▶ Exercise brief: Of all the entries below, only the lines from the one with "setup_viol: 2" up to and including the one with "dpl_cell_area_sq_mm: 0.05609" are to be duplicated exactly.

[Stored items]
-=-=-=-=-

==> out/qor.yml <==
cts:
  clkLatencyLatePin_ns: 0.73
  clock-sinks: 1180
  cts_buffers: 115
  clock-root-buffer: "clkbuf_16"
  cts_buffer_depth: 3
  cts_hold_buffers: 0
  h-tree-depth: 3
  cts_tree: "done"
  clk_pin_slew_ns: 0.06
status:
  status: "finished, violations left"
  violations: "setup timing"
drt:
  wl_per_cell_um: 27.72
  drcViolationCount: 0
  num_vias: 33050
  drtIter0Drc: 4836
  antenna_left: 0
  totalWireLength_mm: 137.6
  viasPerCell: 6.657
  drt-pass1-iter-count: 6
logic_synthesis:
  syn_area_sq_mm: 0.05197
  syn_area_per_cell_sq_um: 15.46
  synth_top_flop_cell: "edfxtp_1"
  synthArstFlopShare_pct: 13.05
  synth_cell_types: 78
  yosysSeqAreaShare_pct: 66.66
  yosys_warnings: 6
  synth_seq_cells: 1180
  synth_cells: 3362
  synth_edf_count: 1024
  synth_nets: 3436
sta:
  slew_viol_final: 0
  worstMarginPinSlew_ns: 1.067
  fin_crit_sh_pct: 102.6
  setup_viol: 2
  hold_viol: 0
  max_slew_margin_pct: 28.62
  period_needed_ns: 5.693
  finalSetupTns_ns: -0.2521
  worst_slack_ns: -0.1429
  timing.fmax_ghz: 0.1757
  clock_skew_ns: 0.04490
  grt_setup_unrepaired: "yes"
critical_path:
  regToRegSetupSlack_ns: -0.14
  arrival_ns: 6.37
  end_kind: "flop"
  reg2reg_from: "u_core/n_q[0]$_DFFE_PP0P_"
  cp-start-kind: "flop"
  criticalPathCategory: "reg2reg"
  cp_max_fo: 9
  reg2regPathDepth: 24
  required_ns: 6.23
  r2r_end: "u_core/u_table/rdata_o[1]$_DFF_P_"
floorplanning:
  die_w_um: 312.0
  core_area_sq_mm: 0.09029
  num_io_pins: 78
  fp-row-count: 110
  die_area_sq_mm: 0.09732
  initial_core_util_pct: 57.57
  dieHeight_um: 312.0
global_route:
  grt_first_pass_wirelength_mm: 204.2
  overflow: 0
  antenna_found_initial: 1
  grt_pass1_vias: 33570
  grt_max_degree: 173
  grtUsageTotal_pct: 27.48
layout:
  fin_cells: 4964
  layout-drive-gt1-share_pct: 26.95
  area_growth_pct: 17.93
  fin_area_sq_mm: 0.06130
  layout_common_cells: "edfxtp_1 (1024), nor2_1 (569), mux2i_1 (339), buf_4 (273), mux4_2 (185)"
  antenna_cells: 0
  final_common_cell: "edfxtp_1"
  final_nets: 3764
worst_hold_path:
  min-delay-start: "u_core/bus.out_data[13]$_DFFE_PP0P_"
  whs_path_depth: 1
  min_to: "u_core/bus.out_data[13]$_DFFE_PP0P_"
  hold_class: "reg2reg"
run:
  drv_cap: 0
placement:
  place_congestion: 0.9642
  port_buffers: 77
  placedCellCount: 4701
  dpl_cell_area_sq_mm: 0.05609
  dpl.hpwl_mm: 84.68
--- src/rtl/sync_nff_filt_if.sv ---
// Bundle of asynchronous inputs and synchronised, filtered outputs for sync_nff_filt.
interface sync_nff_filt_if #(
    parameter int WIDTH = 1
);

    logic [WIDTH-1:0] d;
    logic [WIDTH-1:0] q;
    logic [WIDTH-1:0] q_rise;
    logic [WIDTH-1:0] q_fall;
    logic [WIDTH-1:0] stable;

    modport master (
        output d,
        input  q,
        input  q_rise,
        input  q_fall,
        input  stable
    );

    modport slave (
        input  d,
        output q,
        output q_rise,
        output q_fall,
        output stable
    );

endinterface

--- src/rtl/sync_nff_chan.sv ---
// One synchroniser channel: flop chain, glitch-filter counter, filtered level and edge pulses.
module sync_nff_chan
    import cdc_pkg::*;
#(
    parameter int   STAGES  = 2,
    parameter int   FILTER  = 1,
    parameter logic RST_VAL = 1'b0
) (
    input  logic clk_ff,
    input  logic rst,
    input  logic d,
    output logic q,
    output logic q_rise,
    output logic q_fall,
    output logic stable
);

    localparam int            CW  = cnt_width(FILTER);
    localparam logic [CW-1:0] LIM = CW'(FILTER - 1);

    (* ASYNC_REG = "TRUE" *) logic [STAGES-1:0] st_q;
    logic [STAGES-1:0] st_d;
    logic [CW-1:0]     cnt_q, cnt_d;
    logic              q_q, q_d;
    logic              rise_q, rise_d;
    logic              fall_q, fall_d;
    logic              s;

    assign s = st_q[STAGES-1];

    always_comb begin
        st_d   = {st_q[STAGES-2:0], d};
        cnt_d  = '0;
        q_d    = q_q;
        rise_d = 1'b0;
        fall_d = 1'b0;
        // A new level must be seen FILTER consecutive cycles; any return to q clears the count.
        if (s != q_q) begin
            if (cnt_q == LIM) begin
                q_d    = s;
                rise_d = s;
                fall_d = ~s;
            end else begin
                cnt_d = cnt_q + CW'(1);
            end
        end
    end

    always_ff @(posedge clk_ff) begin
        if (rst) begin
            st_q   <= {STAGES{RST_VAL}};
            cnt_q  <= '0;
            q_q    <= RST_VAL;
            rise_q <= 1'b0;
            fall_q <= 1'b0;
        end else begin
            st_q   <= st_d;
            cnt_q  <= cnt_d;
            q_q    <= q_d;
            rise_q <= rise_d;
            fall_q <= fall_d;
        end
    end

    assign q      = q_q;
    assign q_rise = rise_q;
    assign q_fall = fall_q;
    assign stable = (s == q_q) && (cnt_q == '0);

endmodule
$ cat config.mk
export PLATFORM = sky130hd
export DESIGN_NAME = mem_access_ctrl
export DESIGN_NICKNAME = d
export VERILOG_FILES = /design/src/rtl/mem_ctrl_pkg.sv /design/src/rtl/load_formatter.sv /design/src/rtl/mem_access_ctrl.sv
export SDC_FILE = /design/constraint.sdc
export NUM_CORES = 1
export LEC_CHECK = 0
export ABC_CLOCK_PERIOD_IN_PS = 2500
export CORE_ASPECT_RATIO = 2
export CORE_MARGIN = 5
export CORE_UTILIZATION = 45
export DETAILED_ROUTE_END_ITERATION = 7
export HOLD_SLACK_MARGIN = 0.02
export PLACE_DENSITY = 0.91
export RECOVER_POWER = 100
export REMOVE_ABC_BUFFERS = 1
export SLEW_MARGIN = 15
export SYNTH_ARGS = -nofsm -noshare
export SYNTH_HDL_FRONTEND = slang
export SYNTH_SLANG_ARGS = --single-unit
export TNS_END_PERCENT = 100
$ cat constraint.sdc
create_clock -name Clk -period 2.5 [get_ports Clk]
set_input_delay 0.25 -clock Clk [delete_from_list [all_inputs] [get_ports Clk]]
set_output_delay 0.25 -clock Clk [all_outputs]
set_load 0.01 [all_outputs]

-=-=-=-=-

▶ Exercise response:
  setup_viol: 2
  hold_viol: 0
  max_slew_margin_pct: 28.62
  period_needed_ns: 5.693
  finalSetupTns_ns: -0.2521
  worst_slack_ns: -0.1429
  timing.fmax_ghz: 0.1757
  clock_skew_ns: 0.04490
  grt_setup_unrepaired: "yes"
critical_path:
  regToRegSetupSlack_ns: -0.14
  arrival_ns: 6.37
  end_kind: "flop"
  reg2reg_from: "u_core/n_q[0]$_DFFE_PP0P_"
  cp-start-kind: "flop"
  criticalPathCategory: "reg2reg"
  cp_max_fo: 9
  reg2regPathDepth: 24
  required_ns: 6.23
  r2r_end: "u_core/u_table/rdata_o[1]$_DFF_P_"
floorplanning:
  die_w_um: 312.0
  core_area_sq_mm: 0.09029
  num_io_pins: 78
  fp-row-count: 110
  die_area_sq_mm: 0.09732
  initial_core_util_pct: 57.57
  dieHeight_um: 312.0
global_route:
  grt_first_pass_wirelength_mm: 204.2
  overflow: 0
  antenna_found_initial: 1
  grt_pass1_vias: 33570
  grt_max_degree: 173
  grtUsageTotal_pct: 27.48
layout:
  fin_cells: 4964
  layout-drive-gt1-share_pct: 26.95
  area_growth_pct: 17.93
  fin_area_sq_mm: 0.06130
  layout_common_cells: "edfxtp_1 (1024), nor2_1 (569), mux2i_1 (339), buf_4 (273), mux4_2 (185)"
  antenna_cells: 0
  final_common_cell: "edfxtp_1"
  final_nets: 3764
worst_hold_path:
  min-delay-start: "u_core/bus.out_data[13]$_DFFE_PP0P_"
  whs_path_depth: 1
  min_to: "u_core/bus.out_data[13]$_DFFE_PP0P_"
  hold_class: "reg2reg"
run:
  drv_cap: 0
placement:
  place_congestion: 0.9642
  port_buffers: 77
  placedCellCount: 4701
  dpl_cell_area_sq_mm: 0.05609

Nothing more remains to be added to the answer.